Given data:
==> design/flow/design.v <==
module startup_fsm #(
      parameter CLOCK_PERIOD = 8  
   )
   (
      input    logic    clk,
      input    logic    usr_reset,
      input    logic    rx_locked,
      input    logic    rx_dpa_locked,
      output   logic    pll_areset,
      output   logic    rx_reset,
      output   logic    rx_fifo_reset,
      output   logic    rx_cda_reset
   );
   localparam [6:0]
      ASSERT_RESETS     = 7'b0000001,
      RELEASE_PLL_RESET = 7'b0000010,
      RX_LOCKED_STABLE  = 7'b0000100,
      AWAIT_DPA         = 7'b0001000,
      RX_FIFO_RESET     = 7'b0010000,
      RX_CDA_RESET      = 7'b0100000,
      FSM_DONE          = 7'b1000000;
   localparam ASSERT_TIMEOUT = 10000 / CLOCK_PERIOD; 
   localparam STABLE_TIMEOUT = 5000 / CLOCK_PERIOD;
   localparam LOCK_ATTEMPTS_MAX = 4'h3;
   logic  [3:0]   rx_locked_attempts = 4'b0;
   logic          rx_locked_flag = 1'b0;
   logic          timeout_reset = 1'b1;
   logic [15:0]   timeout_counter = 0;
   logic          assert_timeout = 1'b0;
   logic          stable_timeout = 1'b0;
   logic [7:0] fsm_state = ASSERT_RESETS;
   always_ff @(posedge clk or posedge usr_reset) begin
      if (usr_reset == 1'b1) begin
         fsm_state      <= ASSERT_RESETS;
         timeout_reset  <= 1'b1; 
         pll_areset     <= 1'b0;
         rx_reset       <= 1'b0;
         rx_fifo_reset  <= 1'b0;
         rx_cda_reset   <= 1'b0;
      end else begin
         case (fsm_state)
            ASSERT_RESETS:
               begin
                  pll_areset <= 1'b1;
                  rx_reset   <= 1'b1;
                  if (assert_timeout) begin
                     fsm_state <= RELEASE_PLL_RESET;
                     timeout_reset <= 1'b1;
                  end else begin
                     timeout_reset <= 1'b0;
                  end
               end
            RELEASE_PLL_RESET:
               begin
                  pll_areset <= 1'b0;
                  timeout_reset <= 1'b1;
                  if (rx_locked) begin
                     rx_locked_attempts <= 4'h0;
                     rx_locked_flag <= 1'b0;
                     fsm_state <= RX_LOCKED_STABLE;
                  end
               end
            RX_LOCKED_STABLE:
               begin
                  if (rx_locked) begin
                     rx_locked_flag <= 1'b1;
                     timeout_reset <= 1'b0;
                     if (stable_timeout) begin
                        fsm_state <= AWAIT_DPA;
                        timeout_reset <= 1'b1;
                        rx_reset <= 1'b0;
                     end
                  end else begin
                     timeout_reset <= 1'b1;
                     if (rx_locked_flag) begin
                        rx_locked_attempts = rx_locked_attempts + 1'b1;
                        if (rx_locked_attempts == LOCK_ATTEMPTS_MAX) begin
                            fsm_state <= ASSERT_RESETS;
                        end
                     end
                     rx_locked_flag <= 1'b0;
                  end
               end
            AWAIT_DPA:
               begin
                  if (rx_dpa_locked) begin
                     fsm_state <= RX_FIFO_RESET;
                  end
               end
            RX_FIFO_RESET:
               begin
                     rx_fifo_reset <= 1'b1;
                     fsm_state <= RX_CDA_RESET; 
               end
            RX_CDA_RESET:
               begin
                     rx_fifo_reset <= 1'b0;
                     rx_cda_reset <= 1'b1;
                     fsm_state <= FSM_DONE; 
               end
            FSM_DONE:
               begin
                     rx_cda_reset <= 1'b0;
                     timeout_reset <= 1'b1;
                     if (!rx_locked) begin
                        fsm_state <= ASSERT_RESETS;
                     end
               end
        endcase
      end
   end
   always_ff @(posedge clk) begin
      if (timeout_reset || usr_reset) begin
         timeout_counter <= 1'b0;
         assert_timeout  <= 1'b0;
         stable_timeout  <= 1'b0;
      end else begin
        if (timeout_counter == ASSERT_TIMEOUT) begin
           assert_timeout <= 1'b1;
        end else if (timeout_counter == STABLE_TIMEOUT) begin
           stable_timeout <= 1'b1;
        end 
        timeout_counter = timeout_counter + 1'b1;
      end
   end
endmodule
--
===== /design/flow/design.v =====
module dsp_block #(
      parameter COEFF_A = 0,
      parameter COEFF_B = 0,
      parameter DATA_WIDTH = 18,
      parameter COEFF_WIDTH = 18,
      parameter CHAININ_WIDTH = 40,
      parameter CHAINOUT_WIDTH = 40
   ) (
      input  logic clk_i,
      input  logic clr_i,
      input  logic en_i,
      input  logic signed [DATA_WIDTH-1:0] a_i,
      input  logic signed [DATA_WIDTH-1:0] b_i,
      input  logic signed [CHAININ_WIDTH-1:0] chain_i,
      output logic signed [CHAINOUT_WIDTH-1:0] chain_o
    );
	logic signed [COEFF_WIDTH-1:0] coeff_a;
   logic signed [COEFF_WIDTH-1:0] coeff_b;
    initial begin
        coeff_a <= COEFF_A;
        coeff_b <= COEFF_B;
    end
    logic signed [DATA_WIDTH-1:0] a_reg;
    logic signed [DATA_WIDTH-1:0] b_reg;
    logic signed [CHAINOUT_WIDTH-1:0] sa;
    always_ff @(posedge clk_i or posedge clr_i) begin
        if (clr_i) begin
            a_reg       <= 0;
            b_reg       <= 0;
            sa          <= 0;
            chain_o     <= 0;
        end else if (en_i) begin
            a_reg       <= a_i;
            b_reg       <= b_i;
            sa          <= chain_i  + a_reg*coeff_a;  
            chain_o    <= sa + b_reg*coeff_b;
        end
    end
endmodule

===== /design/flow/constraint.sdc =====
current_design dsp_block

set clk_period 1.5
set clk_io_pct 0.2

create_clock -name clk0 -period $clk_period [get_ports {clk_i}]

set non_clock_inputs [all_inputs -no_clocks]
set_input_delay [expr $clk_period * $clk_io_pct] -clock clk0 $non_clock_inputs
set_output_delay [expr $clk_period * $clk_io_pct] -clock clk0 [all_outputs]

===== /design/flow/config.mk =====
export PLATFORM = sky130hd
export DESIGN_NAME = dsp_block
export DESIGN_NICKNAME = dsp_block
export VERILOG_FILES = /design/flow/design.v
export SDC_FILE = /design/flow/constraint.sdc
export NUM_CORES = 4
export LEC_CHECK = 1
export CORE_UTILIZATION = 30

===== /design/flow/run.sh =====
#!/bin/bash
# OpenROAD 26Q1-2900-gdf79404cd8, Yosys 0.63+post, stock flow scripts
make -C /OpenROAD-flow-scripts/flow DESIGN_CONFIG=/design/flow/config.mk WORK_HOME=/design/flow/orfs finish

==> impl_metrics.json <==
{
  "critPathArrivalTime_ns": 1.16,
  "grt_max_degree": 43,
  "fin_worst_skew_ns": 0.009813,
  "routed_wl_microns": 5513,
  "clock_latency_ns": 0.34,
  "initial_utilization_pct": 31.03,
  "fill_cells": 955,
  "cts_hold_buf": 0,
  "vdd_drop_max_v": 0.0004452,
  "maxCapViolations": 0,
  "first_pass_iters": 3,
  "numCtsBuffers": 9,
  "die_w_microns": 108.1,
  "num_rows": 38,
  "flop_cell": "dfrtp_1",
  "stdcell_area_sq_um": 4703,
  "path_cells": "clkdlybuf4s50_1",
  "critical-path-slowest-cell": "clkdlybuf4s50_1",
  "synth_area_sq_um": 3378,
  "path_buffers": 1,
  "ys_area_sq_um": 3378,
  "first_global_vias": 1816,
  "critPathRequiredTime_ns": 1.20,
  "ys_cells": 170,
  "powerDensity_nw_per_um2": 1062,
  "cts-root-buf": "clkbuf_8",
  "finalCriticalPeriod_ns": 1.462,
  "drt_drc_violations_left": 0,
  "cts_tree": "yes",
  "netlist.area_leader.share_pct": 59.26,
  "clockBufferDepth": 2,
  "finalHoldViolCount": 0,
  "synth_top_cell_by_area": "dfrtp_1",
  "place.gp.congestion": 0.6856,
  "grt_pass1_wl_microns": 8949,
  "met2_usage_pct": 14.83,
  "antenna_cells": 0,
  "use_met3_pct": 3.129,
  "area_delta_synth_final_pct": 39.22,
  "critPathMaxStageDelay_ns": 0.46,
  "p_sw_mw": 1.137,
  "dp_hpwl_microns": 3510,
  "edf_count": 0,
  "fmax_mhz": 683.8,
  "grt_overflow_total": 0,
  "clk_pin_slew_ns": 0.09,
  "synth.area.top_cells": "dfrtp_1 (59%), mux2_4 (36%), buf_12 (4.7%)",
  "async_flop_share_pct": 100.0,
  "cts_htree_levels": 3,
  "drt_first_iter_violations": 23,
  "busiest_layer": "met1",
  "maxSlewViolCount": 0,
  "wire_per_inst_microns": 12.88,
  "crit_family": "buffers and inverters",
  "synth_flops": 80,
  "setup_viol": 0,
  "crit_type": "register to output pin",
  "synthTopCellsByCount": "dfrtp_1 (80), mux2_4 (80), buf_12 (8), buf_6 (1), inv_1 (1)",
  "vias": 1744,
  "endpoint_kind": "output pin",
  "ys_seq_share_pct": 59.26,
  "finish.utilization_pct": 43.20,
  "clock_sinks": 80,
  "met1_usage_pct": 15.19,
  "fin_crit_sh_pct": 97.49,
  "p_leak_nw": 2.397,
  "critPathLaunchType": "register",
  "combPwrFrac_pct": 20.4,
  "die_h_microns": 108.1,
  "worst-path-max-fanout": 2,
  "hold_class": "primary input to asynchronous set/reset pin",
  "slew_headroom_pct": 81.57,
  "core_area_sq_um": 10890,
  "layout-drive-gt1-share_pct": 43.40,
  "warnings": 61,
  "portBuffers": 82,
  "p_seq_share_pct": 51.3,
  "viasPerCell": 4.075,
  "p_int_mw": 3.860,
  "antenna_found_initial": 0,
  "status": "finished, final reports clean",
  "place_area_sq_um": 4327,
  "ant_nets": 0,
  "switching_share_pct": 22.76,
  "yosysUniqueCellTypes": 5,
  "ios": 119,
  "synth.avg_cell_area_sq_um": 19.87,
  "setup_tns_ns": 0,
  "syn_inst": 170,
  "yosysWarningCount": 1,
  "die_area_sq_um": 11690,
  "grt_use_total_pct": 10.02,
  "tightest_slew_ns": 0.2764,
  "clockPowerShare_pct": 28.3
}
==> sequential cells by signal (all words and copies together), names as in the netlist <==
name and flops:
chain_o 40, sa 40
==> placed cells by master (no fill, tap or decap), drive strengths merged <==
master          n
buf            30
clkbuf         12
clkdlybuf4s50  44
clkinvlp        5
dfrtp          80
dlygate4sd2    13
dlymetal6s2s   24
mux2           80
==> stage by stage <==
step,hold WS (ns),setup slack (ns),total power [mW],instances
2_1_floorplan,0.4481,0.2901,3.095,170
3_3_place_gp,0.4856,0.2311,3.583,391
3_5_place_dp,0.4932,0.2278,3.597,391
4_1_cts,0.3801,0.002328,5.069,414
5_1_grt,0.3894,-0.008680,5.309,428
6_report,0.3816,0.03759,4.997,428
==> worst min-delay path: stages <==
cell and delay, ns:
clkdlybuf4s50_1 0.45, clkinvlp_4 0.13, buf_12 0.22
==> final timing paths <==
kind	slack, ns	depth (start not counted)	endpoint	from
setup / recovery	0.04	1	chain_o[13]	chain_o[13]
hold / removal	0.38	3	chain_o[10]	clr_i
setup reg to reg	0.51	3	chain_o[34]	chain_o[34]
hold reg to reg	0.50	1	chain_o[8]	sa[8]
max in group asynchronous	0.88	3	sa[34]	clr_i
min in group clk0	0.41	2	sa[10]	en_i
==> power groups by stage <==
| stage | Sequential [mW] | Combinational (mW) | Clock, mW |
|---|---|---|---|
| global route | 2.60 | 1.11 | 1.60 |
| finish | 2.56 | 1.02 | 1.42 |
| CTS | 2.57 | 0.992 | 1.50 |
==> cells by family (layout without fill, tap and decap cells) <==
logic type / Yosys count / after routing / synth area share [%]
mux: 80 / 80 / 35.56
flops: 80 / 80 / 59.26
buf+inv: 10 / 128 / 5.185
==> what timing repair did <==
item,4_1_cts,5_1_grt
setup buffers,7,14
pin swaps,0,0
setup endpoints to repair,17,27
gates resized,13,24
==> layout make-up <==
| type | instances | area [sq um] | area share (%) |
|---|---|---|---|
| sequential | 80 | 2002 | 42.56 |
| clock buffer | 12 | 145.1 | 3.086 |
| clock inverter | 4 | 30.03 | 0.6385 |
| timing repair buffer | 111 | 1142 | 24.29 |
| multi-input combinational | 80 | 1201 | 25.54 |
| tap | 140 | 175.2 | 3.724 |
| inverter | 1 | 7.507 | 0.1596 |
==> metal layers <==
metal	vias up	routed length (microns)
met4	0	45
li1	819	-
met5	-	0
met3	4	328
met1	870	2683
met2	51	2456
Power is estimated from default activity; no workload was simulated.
* * *
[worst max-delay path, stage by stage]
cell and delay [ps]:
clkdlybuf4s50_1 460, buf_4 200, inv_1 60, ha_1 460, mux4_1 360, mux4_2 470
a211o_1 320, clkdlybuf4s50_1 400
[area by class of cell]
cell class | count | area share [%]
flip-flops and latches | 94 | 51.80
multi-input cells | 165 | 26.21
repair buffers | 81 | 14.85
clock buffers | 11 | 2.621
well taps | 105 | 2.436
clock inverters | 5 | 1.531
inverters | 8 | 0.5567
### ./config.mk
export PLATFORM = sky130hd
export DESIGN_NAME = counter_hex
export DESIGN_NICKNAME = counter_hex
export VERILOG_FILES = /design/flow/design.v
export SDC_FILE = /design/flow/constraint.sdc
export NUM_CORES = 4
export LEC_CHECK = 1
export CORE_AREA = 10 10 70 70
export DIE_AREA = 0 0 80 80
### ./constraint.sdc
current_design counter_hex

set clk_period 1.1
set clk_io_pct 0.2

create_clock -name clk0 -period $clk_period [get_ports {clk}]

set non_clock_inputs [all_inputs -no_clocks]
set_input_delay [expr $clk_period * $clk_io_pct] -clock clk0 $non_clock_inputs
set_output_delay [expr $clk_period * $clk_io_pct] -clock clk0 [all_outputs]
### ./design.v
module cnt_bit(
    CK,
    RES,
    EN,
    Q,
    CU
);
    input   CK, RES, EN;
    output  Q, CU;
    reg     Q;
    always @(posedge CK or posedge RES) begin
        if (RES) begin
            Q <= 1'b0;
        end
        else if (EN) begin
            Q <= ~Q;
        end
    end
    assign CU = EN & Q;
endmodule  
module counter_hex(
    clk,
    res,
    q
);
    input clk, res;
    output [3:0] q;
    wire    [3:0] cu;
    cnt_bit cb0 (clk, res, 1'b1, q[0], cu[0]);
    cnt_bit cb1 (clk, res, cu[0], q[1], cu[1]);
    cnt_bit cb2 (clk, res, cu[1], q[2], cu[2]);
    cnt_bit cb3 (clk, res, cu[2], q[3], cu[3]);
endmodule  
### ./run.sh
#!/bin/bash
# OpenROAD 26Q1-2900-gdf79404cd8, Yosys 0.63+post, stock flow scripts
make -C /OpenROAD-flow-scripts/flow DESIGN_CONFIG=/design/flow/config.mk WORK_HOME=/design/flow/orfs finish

Activity:
Begin at the line above that has "[worst max-delay path, stage by stage]" and stop after the line that has "well taps | 105 | 2.436", copying each line exactly and adding nothing else.

Answer box:
[worst max-delay path, stage by stage]
cell and delay [ps]:
clkdlybuf4s50_1 460, buf_4 200, inv_1 60, ha_1 460, mux4_1 360, mux4_2 470
a211o_1 320, clkdlybuf4s50_1 400
[area by class of cell]
cell class | count | area share [%]
flip-flops and latches | 94 | 51.80
multi-input cells | 165 | 26.21
repair buffers | 81 | 14.85
clock buffers | 11 | 2.621
well taps | 105 | 2.436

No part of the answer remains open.